Friday, August 18, 2006

Are there rational grounds for religious belief?

"If we did a good act merely from love of God and a belief that it is pleasing to Him, whence arises the morality of the Atheist? …Their virtue, then, must have had some other foundation than the love of God.”
-Thomas Jefferson, Letter to Thomas Law, June 13, 1814

There's no point in arguing with a person who assumes a religious perspective may be justified merely by dogma–the tradition of Scripture and religious institutions; yet the religious person who does hold that his dogma and religious concepts can be justified rationally (as the Jesuits used to assert) runs up against the Theology 101 "Top 10 of Skepticism" very quickly: the problem of evil, immateriality, status of other faiths, fallibility of Scripture, evolution, etc. as well as the basic epistemological issue of why anyone should accept any religion as a true account of reality, rather than say a common-sense physico-logico account. That may not be very subtle, or appealing to those who work for Christendom Inc., but theists continually assume that those issues have been settled in their favor, when of course they haven’t been.

Kant himself rejected all the classical arguments for a Deity (including the Design argument, which has sort of made a comeback as Intelligent Design Theory--), and there are I think far more philosophers and scientists arranged on the skeptic side (e..g, that there are no convincing, rational grounds for religious truth, or for an omniscient and just God) than there are rational theists. There does not seem to be a shortage of irrational theists however.

* * *

Is the existence of miracles used to confirm the truth of Scripture? If it is, then obviously other religions and cults claim miraculous events (though I assert wrongly), so the mere presence of claims that a miracle occurred doesn’t really prove anything: that water was instantly converted to wine is about like saying the Buddha levitated. One can believe that, I guess, just as people believe in astrology. But most theists believe that there’s more to the plausibility of Scripture than the presence of miracles; if not, it would be a situation of which cult features the best miracles.

In fact the catholic church routinely confirms miracles, yet as Chris Hitchens recently pointed out in a great essay on Mother Theresa’s death, the confirmaton is in no way scientific or objective: it’s usually based on flimsy, anecdotal evidence (and an incredibly sentimental process as well). It may be thought such claims of miracles are amusing or charming, but as Hitchens points out, the belief in miracles acutally does great damage to rationality as a whole.

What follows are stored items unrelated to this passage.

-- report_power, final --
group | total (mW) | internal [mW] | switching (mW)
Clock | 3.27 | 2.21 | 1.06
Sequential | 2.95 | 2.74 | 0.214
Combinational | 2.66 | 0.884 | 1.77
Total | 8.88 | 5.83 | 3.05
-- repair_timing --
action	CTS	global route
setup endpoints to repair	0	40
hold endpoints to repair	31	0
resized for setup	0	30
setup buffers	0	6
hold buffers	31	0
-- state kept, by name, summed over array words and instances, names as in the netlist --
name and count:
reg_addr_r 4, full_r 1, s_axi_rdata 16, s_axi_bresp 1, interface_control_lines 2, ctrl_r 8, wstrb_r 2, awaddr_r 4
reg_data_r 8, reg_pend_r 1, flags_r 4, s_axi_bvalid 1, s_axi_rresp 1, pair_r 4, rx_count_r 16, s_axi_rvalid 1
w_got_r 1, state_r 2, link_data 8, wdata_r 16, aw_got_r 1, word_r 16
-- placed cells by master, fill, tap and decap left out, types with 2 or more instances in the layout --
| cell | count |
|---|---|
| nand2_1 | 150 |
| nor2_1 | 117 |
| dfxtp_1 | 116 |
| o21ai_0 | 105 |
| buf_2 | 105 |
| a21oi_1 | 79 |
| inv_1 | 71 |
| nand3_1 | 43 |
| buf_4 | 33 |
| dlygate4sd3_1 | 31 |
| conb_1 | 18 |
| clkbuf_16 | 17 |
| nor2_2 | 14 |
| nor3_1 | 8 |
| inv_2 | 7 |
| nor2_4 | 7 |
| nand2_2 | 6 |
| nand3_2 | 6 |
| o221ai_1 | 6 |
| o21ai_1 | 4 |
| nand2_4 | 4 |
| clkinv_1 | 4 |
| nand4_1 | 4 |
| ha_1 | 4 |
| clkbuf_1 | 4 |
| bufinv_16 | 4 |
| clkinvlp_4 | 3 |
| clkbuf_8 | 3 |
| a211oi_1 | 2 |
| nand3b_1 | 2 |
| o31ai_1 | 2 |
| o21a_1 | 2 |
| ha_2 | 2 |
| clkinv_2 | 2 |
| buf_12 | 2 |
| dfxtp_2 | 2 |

I shall let Mr. Hitchens speak for himself (and for rationality), since he does it much better than I:

“Those of us who are against miraculous claims for the more obvious reasons–that the laws of nature do not respond to petitions and that what can be asserted without proof can be dismissed without proof–have a tendency to forget that this vulgarity and hysteria also increases the sum of misery on Earth, without at all diminishing it in the false promise of the afterlife.”

* * *

Quote (from Christian blogger):

“in order to do that without actually investigating each miracle- or religious experience-claim, you’d need to give arguments for why we shouldn’t believe in miracles or see religious experience as evidentially weighty”

In other words, prove to you that pigs don’t fly. I have never seen a flying pig in person or photos. I don’t know anyone that has, and never read any history indicating that pigs do fly. I did see a drawing of one with wings on a website. But it was not flying.

You are right, though to some degree: all the laws and rules of physical science could be overturned tomorrow and pigs might fly, just as Hume said tomorrow his billard table might obey different physical laws–I would agree there is no logically necessary reason why physical laws could not be overturned. But I’d wager the probability of the pig flying ( or billard balls flying backwards after the break of the table) is about the same as Jesus out strolling on the waves or the Virgin of Guadalupe making her annual appearance in the reflection of some campesino’s windshield or whatever. I think Bayes theorem shows this too: each day a miracle has not been confirmed increases the unlikeliness of the original anomaly having occurred.

Mystical experiences are another thing. I don’t doubt many people have those experiences, but they in no way demonstrate or confirm theological concepts. Recently some experiments have shown that the mental state produced by monks and nuns meditating or praying can be electrically stimulated in various brain lobes. So what was thought to be a calm “oneness with god” or satori was in fact some biochemical process in the corpus callosum.

* * *

Ivan in Dostoyevsky’s Brother Karamazov doesn’t believe in God. Ivan (who I think we can imagine has read some Voltaire [as had Jefferson] and other French or English skeptics and scientists) claims, if such a “God” existed, he allows wars, Napoleons, plagues, all sorts of injustices anyways: so He kills the innocent, while commanding us not to do it. And by definition God would both have commanded the deaths of innocents and known about it. Ivan thus rejects “God” (Nietzsche also enjoyed reading some FD) , but I don’t think he is saying everything is permissable, merely that theological concepts of justice are absurd. (Of course some nut like Kierkegaard chooses to believe anyways, as do most fundies and catholics: tsunami wipes 300,000 people off the earth and yet the fundies goes to Church and says it was a sign of Gott).